De pesca por Heliópolis

Con el equipo descendido, con los jugadores en el centro del huracán y ante la obligada rebaja salarial que se avecina en Segunda, los clubes más madrugadores intentan aprovecharse de la difícil situación que vive el Betis.

De pesca por Heliópolis
Muchos jugadores del Betis son anhelados por clubes de Primera, que se aprovecharán del descenso a Segunda. - Aitor Torvisco
Aitor TorviscoAitor Torvisco4 min lectura
Es tan habitual cuando llega el calor como beber cerveza en el chiringuito de una playa. Cuando se acerca el verano y la Liga ya toca a su fin, siempre hay clubes madrugadores -generalmente con pocos recursos pero buena organización- que intentan aprovecharse del mal ajeno en pos del beneficio propio. Es decir, buscan jugadores buenos, bonitos y baratos que quieran o se vean obligados a salir de los equipos que descienden a Segunda.


El año pasado por estas mismas fechas, el Betis era una de esas entidades que tiraban la caña en vestuarios ya desahuciados. Ahora, se da justo la situación inversa.


Ahora es el Betis el que se ha convertido en esa especie de gran almacén en liquidación. Se ha abierto la veda y muchos son los jugadores verdiblancos anotados en las agendas de conjuntos de Primera, que pretenden hacer negocio con la difícil situación por la que pasan en Heliópolis: con el equipo descendido con cuatro jornadas de antelación, con muchos de sus jugadores en el centro de la ira de la desilusionada afición bética y con un vacío de poder en un club cuyas limitaciones económicas obligarán a llevar a cabo una importante rebaja salarial que provocará las salidas de los contratos más altos.

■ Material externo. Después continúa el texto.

<file path="config.mk">
export PLATFORM = sky130hd
export DESIGN_NAME = quant_pipe_mc
export DESIGN_NICKNAME = d
export VERILOG_FILES = /design/src/rtl/quant_pipe_mc.sv
export SDC_FILE = /design/constraint.sdc
export NUM_CORES = 2
export LEC_CHECK = 0
export CORE_MARGIN = 2
export CORE_UTILIZATION = 50
export CTS_BUF_LIST = sky130_fd_sc_hd__clkbuf_8
export DETAILED_ROUTE_END_ITERATION = 16
export PLACE_DENSITY = 0.76
export SETUP_SLACK_MARGIN = 0.02
export SYNTH_ARGS = -nofsm -noshare
export SYNTH_HDL_FRONTEND = slang
export SYNTH_SLANG_ARGS = --single-unit
</file>
<file path="constraint.sdc">
create_clock -name clk -period 22.4 [get_ports clk]
set_input_delay 4.48 -clock clk [delete_from_list [all_inputs] [get_ports clk]]
set_output_delay 4.48 -clock clk [all_outputs]
set_load 0.01 [all_outputs]
</file>
<file path="src/rtl/quant_pipe_mc.sv">
// Multi-lane, multi-channel requantiser: signed ACC_W accumulators -> uint8 activations.
// Four-stage pipeline (sat16 / multiply / round-shift / clamp+zp) with a per-channel
// scale/shift/zero-point table addressed by an internal channel counter.
// Optional feature macro: QUANT_RELU_EN (clamps negative int8 results to 0 before the zp add).
module quant_pipe_mc #(
  parameter int unsigned LANES  = 4,
  parameter int unsigned ACC_W  = 18,
  parameter int unsigned CH_NUM = 16,
  parameter int unsigned CH_AW  = 4
) (
  input  logic                     clk,
  input  logic                     rst_n,
  input  logic                     cfg_we,
  input  logic [CH_AW-1:0]         cfg_addr,
  input  logic [15:0]              cfg_scale,
  input  logic [3:0]               cfg_shift,
  input  logic [7:0]               cfg_zp,
  input  logic                     ch_clr,
  input  logic                     in_valid,
  output logic                     in_ready,
  input  logic [LANES*ACC_W-1:0]   in_data,
  input  logic                     in_last,
  output logic                     out_valid,
  input  logic                     out_ready,
  output logic [LANES*8-1:0]       out_data,
  output logic [CH_AW-1:0]         out_ch
);

  localparam logic signed [ACC_W-1:0] AccMax = ACC_W'(32'sd32767);
  localparam logic signed [ACC_W-1:0] AccMin = ACC_W'(-32'sd32768);
  localparam logic signed [32:0]      RMax   = 33'sd127;
  localparam logic signed [32:0]      RMin   = -33'sd128;

  logic signed [15:0] tbl_scale_q [CH_NUM];
  logic [3:0]         tbl_shift_q [CH_NUM];
  logic [7:0]         tbl_zp_q    [CH_NUM];
  logic [CH_AW-1:0]   ch_q;

  logic adv, accept;

  logic               s1_valid_q, s2_valid_q, s3_valid_q;
  logic signed [15:0] s1_sat_d  [LANES];
  logic signed [15:0] s1_sat_q  [LANES];
  logic signed [15:0] s1_scale_q;
  logic [3:0]         s1_shift_q, s2_shift_q;
  logic [7:0]         s1_zp_q, s2_zp_q, s3_zp_q;
  logic [CH_AW-1:0]   s1_ch_q, s2_ch_q, s3_ch_q;
  logic signed [31:0] s2_prod_d [LANES];
  logic signed [31:0] s2_prod_q [LANES];
  logic signed [32:0] s3_r_d    [LANES];
  logic signed [32:0] s3_r_q    [LANES];
  logic [LANES*8-1:0] out_data_d;

  function automatic logic signed [15:0] sat16(input logic signed [ACC_W-1:0] a);
    if (a > AccMax) return 16'sh7fff;
    else if (a < AccMin) return 16'sh8000;
    else return a[15:0];
  endfunction

  // Round half up: add half an LSB of the result, then arithmetic shift.
  function automatic logic signed [32:0] round_shift(input logic signed [31:0] p,
                                                     input logic [3:0] sh);
    logic signed [32:0] bias;
    bias = 33'sd1 <<< (sh - 4'd1);
    if (sh == 4'd0) return 33'(p);
    return (33'(p) + bias) >>> sh;
  endfunction

  function automatic logic [7:0] requant(input logic signed [32:0] r, input logic [7:0] zp);
    logic signed [7:0] q;
    if (r > RMax) q = 8'sd127;
    else if (r < RMin) q = -8'sd128;
    else q = r[7:0];
`ifdef QUANT_RELU_EN
    if (q < 0) q = '0;
`endif
    return q + zp;  // wraps mod 256 by design
  endfunction

  // Whole pipeline moves together; a stalled output freezes every stage.
  always_comb begin
    adv      = !out_valid || out_ready;
    in_ready = adv;
    accept   = in_valid && adv;
  end

  // Per-lane datapath for each stage boundary.
  always_comb begin
    out_data_d = '0;
    for (int l = 0; l < LANES; l++) begin
      s1_sat_d[l]  = sat16($signed(in_data[l*ACC_W +: ACC_W]));
      s2_prod_d[l] = 32'(s1_sat_q[l]) * 32'(s1_scale_q);
      s3_r_d[l]    = round_shift(s2_prod_q[l], s2_shift_q);
      out_data_d[l*8 +: 8] = requant(s3_r_q[l], s3_zp_q);
    end
  end

  // Parameter table and channel counter; beats read the table before this edge's write.
  always_ff @(posedge clk) begin
    if (!rst_n) begin
      for (int c = 0; c < CH_NUM; c++) begin
        tbl_scale_q[c] <= 16'sd1;
        tbl_shift_q[c] <= '0;
        tbl_zp_q[c]    <= '0;
      end
      ch_q <= '0;
    end else begin
      if (cfg_we && (32'(cfg_addr) < CH_NUM)) begin
        tbl_scale_q[cfg_addr] <= cfg_scale;
        tbl_shift_q[cfg_addr] <= cfg_shift;
        tbl_zp_q[cfg_addr]    <= cfg_zp;
      end
      if (ch_clr) begin
        ch_q <= '0;
      end else if (accept && in_last) begin
        ch_q <= (ch_q == CH_AW'(CH_NUM - 1)) ? '0 : ch_q + 1'b1;
      end
    end
  end

  // Pipeline registers S1..S4 (S4 is the output register).
  always_ff @(posedge clk) begin
    if (!rst_n) begin
      s1_valid_q <= 1'b0;
      s2_valid_q <= 1'b0;
      s3_valid_q <= 1'b0;
      out_valid  <= 1'b0;
      s1_scale_q <= '0;
      s1_shift_q <= '0;
      s2_shift_q <= '0;
      s1_zp_q    <= '0;
      s2_zp_q    <= '0;
      s3_zp_q    <= '0;
      s1_ch_q    <= '0;
      s2_ch_q    <= '0;
      s3_ch_q    <= '0;
      out_ch     <= '0;
      out_data   <= '0;
      for (int l = 0; l < LANES; l++) begin
        s1_sat_q[l]  <= '0;
        s2_prod_q[l] <= '0;
        s3_r_q[l]    <= '0;
      end
    end else if (adv) begin
      s1_valid_q <= accept;
      s1_scale_q <= tbl_scale_q[ch_q];
      s1_shift_q <= tbl_shift_q[ch_q];
      s1_zp_q    <= tbl_zp_q[ch_q];
      s1_ch_q    <= ch_q;
      s2_valid_q <= s1_valid_q;
      s2_shift_q <= s1_shift_q;
      s2_zp_q    <= s1_zp_q;
      s2_ch_q    <= s1_ch_q;
      s3_valid_q <= s2_valid_q;
      s3_zp_q    <= s2_zp_q;
      s3_ch_q    <= s2_ch_q;
      out_valid  <= s3_valid_q;
      out_ch     <= s3_ch_q;
      out_data   <= out_data_d;
      for (int l = 0; l < LANES; l++) begin
        s1_sat_q[l]  <= s1_sat_d[l];
        s2_prod_q[l] <= s2_prod_d[l];
        s3_r_q[l]    <= s3_r_d[l];
      end
    end
  end

endmodule

</file>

En esta situación, por ejemplo, quiere pescar el Rayo, interesado en repatriar a Antonio Amaya, según informaba ayer el portal ´alfinaldelapalmera´, que aseguraba que también ha preguntado el Valladolid y el West Bromwich de Mel. Cabe recordar que el central termina contrato en junio y tenía apalabrada su renovación con Bosch y Guillén; pero, tras quedarse sin interlocutor, él mismo cifra en "un 10 por ciento" las posibilidades de seguir en el Betis, su prioridad absoluta desde hace meses.


En la misma situación que el zaguero se encuentra uno de los capitanes, Salva Sevilla, superviviente de la plantilla del último descenso y quien se ha cansado ya de esperar una llamada del club para renovarle.
En el caso del virgitano, es el Levante el equipo que suena para darle la oportunidad de seguir en Primera y de ofrecerle, además, una buena ficha. De lograr salvarse, el Almería también preguntará por su situación, como ya ha hecho cursos atrás.


En el caso de Amaya y Salva, se irían libres. Distinto es el de Rubén Castro, a quien, como ya informó ESTADIO, en la planta noble del Benito Villamarín están convencidos de vender para utilizar lo recaudado por él en formar la plantilla del ascenso.


Además, un importante sector de la afición le ha increpado en los últimos partidos y el clima en torno a él dista mucho del que ha existido desde su llegada al club. El Málaga es uno de los más interesados y allí podría reencontrarse con Pepe Mel, a quien también pretenden. No obstante, al grancanario no le faltarán ´novias´.


Tampoco anda falto de pretendientes Jorge Molina, renovado hace unos meses y dispuesto a seguir en Segunda aun cobrando menos. No obstante, tampoco tiene a quién dirigirse y a quién dirigir posibles ofertas, como la que prepara el Almería.


Además, en Arabia Saudí ofrecen un ´rescate´ a Joan Verdú, quien ha fracasado en su intento de hacer olvidar a Beñat y cuyo salario es inasumible. No obstante, el catalán queda liberado con el descenso, como también otros compañeros suyos tales como Jordi Figueras o Stefan Andersen (cedido desde enero en el Go Ahead Eagles). A día de hoy, la incertidumbre, es total y eso favorece el saqueo.